HSL Copacabana - Hospital São Lucas Copacabana (RJ) — Prova 2020
Você está avaliando Sebastião, 67 anos, proprietário de uma cadeia de restaurantes de sushi com muito sucesso. Ele reclama de falta de ar com esforço, edema nos membros inferiores e despertar à noite sentindo falta de ar. Você deseja avaliar o status do volume e sabe que a avaliação do pulso venoso jugular (JVP) é a medida de exame físico mais importante para ajudá-lo nesse componente de sua avaliação. Qual das seguintes afirmações sobre a medição da JVP é verdadeira?
Pulsações venosas jugulares visíveis acima da clavícula na posição sentada → PVC elevada → Sobrecarga de volume.

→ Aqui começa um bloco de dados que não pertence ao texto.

### flow/design.v
module Data_Mem( 
    input  wire [31:0]   A,
    input  wire [31:0]   WD,
    input  wire          CLK,
    input  wire          RST,
    input  wire          WE,
    output wire [31:0]   RD,
    output wire [31:0]   test
  );
reg [31:0] MEM [100:0];
integer i ;
always@(posedge CLK or negedge RST)
begin
    if(!RST)
        begin
            for (i=0;i<=100;i=i+1)
                begin
                    MEM[i] <= 0 ;
                end
        end
    else if(WE)
        begin
         MEM[A] <= WD ;
        end
end
assign RD = MEM[A];                                 
assign test = MEM[100];                             
endmodule
### flow/run.sh
#!/bin/bash
# OpenROAD 26Q1-2900-gdf79404cd8, Yosys 0.63+post, stock flow scripts
make -C /OpenROAD-flow-scripts/flow DESIGN_CONFIG=/design/flow/config.mk WORK_HOME=/design/flow/orfs finish
### flow/config.mk
export PLATFORM = sky130hd
export DESIGN_NAME = Data_Mem
export DESIGN_NICKNAME = Data_Mem
export VERILOG_FILES = /design/flow/design.v
export SDC_FILE = /design/flow/constraint.sdc
export NUM_CORES = 4
export LEC_CHECK = 1
export CORE_UTILIZATION = 40
### flow/constraint.sdc
current_design Data_Mem

set clk_period 9.8
set clk_io_pct 0.2

create_clock -name clk0 -period $clk_period [get_ports {CLK}]

set non_clock_inputs [all_inputs -no_clocks]
set_input_delay [expr $clk_period * $clk_io_pct] -clock clk0 $non_clock_inputs
set_output_delay [expr $clk_period * $clk_io_pct] -clock clk0 [all_outputs]
==> flow_summary.json <==
{
  "period_needed_ns": 9.23,
  "most_crowded_layer_after_global_routing": "met2",
  "cts_root_buffer": "sky130_fd_sc_hd__clkbuf_16",
  "status": "finished, final reports clean",
  "setup.worst_path.start_class": "input pin",
  "routed_wire_length_per_instance_um": 49.5,
  "edff_count_synth": 0,
  "area_leader_netlist": "sky130_fd_sc_hd__dfrtp_1",
  "cts_setup_buffers": 0,
  "synthesis.area_per_instance_um2": 13.6,
  "worst-slew-pin-transition_ns": 1.28,
  "report.final.setup_viol": 0,
  "mostFrequentLayoutCell": "sky130_fd_sc_hd__mux2_2",
  "grt.met3_usage_pct": 35.5,
  "drt-pass1-iter-count": 7,
  "worst_path_class_setup": "in -> out",
  "finalClockPeriodUsage_pct": 94.2,
  "grt_remaining_overflow": 0,
  "worst_setup_path_end_kind": "output pin",
  "timing.critical_path.fanout_max": 26,
  "stdcell_area_um2": 162000,
  "total_leakage_power_nw": 78.0,
  "top_area_share_pct": 57.3,
  "primary_ff_master_synth": "sky130_fd_sc_hd__dfrtp_1",
  "totalWireLength_um": 761000,
  "p_switching_mw": 7.69,
  "critPathRequiredTime_ns": 7.84,
  "r2r_start": "MEM[100][12]",
  "switching_share_of_power_pct": 24.8,
  "numPortBuffers": 105,
  "timing.fmax_mhz": 108,
  "post_drt_via_cell_ratio": 7.10,
  "yosys.stat.seqShare_pct": 57.3,
  "area_growth_pct": 15.0,
  "clock_tree_from_tritoncts": "done",
  "maxSlewViolCount": 0,
  "worst-r2r-setup-slack_ns": 8.79,
  "floorplan.die_area_um2": 355000,
  "cts.sink_count": 3232,
  "clk_transition_reported_paths_ns": 0.06,
  "place.detailed.hpwl_um": 468000,
  "placeableCoreArea_um2": 350000,
  "die.size.x_um": 596,
  "rows": 217,
  "largest_registers": "MEM: 3232 flops",
  "drc": 0,
  "drc_violation_total_after_the_first_tritonroute_iteration": 11200,
  "grt_use_met2_pct": 55.4,
  "grt_pass1_vias": 106000,
  "placement.cell_area_um2": 150000,
  "grt_max_degree": 135,
  "gpl.final_weighted_congestion": 1.03,
  "relSlewSlack_pct": 14.7,
  "lay_top_cells": "sky130_fd_sc_hd__mux2_2, sky130_fd_sc_hd__dfrtp_1, sky130_fd_sc_hd__a22oi_1",
  "die_h_um": 596,
  "antenna_violations_before_repair": 96,
  "final-hold-violation-count": 0,
  "internal_dissipation_mw": 23.4,
  "wire_length_of_the_first_global_routing_pass_um": 998000,
  "seq_cells_post_synth": 3232,
  "power_density_nw_per_um2": 191,
  "groute.usage.overall_pct": 44.7,
  "clk_path_buf_depth": 4,
  "detailroute.via_count": 109000,
  "sequentialPowerShare_pct": 48.2,
  "p_clk_share_pct": 44.0,
  "post_synthesis_cell_count_from_yosys": 10400,
  "syn-cell-area_um2": 141000,
  "drv.max_cap_violation_count": 0,
  "holdBufCountCts": 0,
  "ant_nets": 0,
  "io_pins": 131,
  "synth_cell_types": 73,
  "rr_endpoint": "MEM[100][12]",
  "netlist_instances": 10400,
  "postSynth.asyncResetShare_pct": 100,
  "hold_wc_startpoint": "MEM[49][10]",
  "largest_register_ff_count": 3232,
  "drive_gt1_share_pct": 44.3,
  "setup_repair_after_global_routing_missed_its_margin": "false",
  "cts-buffers-inserted": 351,
  "largest-register": "MEM",
  "hold_crit_path_type": "reg -> reg",
  "finalSetupTns_ns": 0,
  "htree_levels": 5,
  "openroad.warnings": 123,
  "cell_area_leaders": "sky130_fd_sc_hd__dfrtp_1, sky130_fd_sc_hd__mux2_2, sky130_fd_sc_hd__a22oi_1",
  "floorplan.initialDensity_pct": 40.3,
  "use_met1_pct": 49.4,
  "worst_min_delay_path_endpoint": "MEM[49][10]",
  "yosys_warnings": 2,
  "combPwrFrac_pct": 7.9,
  "r2r_depth": 1,
  "arrival_ns": 7.27,
  "worst_skew_pair.late_latency_ns": 0.98,
  "clock_skew_ns": 0,
  "worst_hold_path.num_cells": 1,
  "post_cts_resized": 0,
  "vdd_drop_max_v": 0.000151,
  "summed_standard_cell_area_reported_by_yosys_um2": 141000
}
[metal layers]
| metal | share of wire, % | wire length (um) | vias to the layer above |
|---|---|---|---|
| met1 | 33 | 250000 | 56700 |
| met2 | 39 | 295000 | 9545 |
| met3 | 18 | 138000 | 3314 |
| met5 | 0.64 | 4890 | - |
| li1 | - | - | 39300 |
| met4 | 9.5 | 72100 | 153 |
[synthesized netlist by cell type, drive strengths merged (6+ instances only)]
cell type	instances
a21oi	94
or3	6
buf	538
nor4b	6
clkbuf	530
nand4	123
nor3	72
dfrtp	3232
nor4bb	6
mux2i	36
o21ai	42
nand3	66
a2111oi	10
o211ai	14
nand4bb	6
nor2b	13
nand2b	7
mux2	3286
a221oi	101
o2111ai	12
a222oi	104
a22o	148
nor4	85
inv	6
a32oi	23
a22oi	1098
nor2	154
and3	14
or4	19
a31oi	33
o22ai	94
nand2	310
[cells by family (layout without fill, tap and decap cells)]
logic type	count (synthesis)	in the layout	share of synthesized area [%]
XOR/XNOR	1	1	0.00621
flip-flops	3232	3232	57.3
AND-OR/OR-AND	1815	1815	9.79
buffers and inverters	1074	1338	3.05
AND/OR/NAND/NOR	924	924	3.32
other	0	132	0
multiplexers	3322	3322	26.5
[worst max-delay path, stage by stage]
cell and delay (ns):
sky130_fd_sc_hd__buf_2 0.44, sky130_fd_sc_hd__buf_4 0.48, sky130_fd_sc_hd__nand3b_1 0.60, sky130_fd_sc_hd__buf_12 0.40, sky130_fd_sc_hd__nor2_4 0.75, sky130_fd_sc_hd__buf_4 0.75, sky130_fd_sc_hd__a22oi_1 0.22, sky130_fd_sc_hd__nand4_1 0.15
sky130_fd_sc_hd__nor3_1 0.11, sky130_fd_sc_hd__buf_4 0.16, sky130_fd_sc_hd__nand4_1 0.29, sky130_fd_sc_hd__or4_1 0.25, sky130_fd_sc_hd__mux2_2 0.17, sky130_fd_sc_hd__clkdlybuf4s50_1 0.45
[how the worst max path moves through the flow]
stage | startpoint | to | slack, ns | cells after the start
finish | A[6] | RD[17] | 0.57 | 14
CTS | A[0] | RD[8] | 0.96 | 14
global route | A[0] | RD[8] | 0.69 | 14
[metrics by stage]
step                      util, %  power, mW  std cells  hold WS, ns  setup WS [ns]
after detailed placement     42.9       17.6      14600        0.483          0.972
after floorplan                 -       16.4      10400        0.465           3.50
after global routing         46.3       31.8      15300        0.507          0.694
after CTS                    46.2       31.0      15200        0.496          0.964
final                        46.3       31.1      15400        0.498          0.572
after global placement       42.9       17.4      14600        0.475           1.00
[power groups by stage]
stage     sequential [mW]  combinational [mW]  clock, mW
6_report             15.0                2.44       13.6
5_1_grt              15.1                2.56       14.2
4_1_cts              14.9                2.39       13.6
[layout make-up]
type                       count  area [um^2]
fill                       29700       188000
sequential                  3232        80900
multi-input combinational   6062        57500
clock buffer                 534        10600
timing repair buffer         709         6110
tap                         4599         5750
clock inverter                89         1110
antenna                      132          330
inverter                       6         22.5
Power and IR drop assume default switching activity.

A avaliação da pressão venosa jugular (JVP) é crucial para estimar o status do volume e a pressão venosa central (PVC). Em um indivíduo normal, as pulsações da veia jugular interna não devem ser visíveis acima da clavícula quando o paciente está sentado. A visibilidade dessas pulsações nessa posição indica uma PVC elevada, sugerindo sobrecarga de volume ou insuficiência cardíaca.
A avaliação da pressão venosa jugular (JVP) é uma ferramenta clínica fundamental para estimar a pressão venosa central (PVC) e o status do volume intravascular de um paciente. É particularmente importante em pacientes com suspeita de insuficiência cardíaca, sobrecarga de volume ou hipovolemia. A JVP reflete a pressão no átrio direito e, indiretamente, a função do ventrículo direito. A técnica correta de avaliação da JVP envolve posicionar o paciente em decúbito dorsal com a cabeceira elevada a 30-45 graus. A veia jugular interna é a preferida devido à sua conexão mais direta com o átrio direito. A altura da coluna de pulsação venosa é medida verticalmente a partir do ângulo de Louis (proeminência esternal). Em indivíduos normais, a JVP não deve exceder 3-4 cm acima do ângulo de Louis, e as pulsações não devem ser visíveis acima da clavícula na posição sentada. Uma JVP elevada indica aumento da PVC, que pode ser um sinal de insuficiência cardíaca direita, sobrecarga de volume, estenose tricúspide ou pericardite constritiva. Por outro lado, uma JVP muito baixa pode sugerir hipovolemia. A interpretação precisa da JVP é uma habilidade essencial para residentes, auxiliando no diagnóstico, monitoramento e manejo de diversas condições cardiovasculares.
O pulso venoso jugular é bifásico, não palpável, colapsível com pressão leve acima da clavícula, e varia com a respiração (diminui na inspiração normal). O pulso carotídeo é monofásico, palpável, não colapsível e não varia com a respiração.
O paciente deve estar em decúbito dorsal com a cabeceira elevada a 30-45 graus. A veia jugular interna é preferida, e a altura da coluna de pulsação é medida verticalmente a partir do ângulo de Louis.
Uma JVP elevada sugere aumento da pressão venosa central, que pode ser causada por insuficiência cardíaca direita ou biventricular, sobrecarga de volume, estenose tricúspide, pericardite constritiva ou tamponamento cardíaco.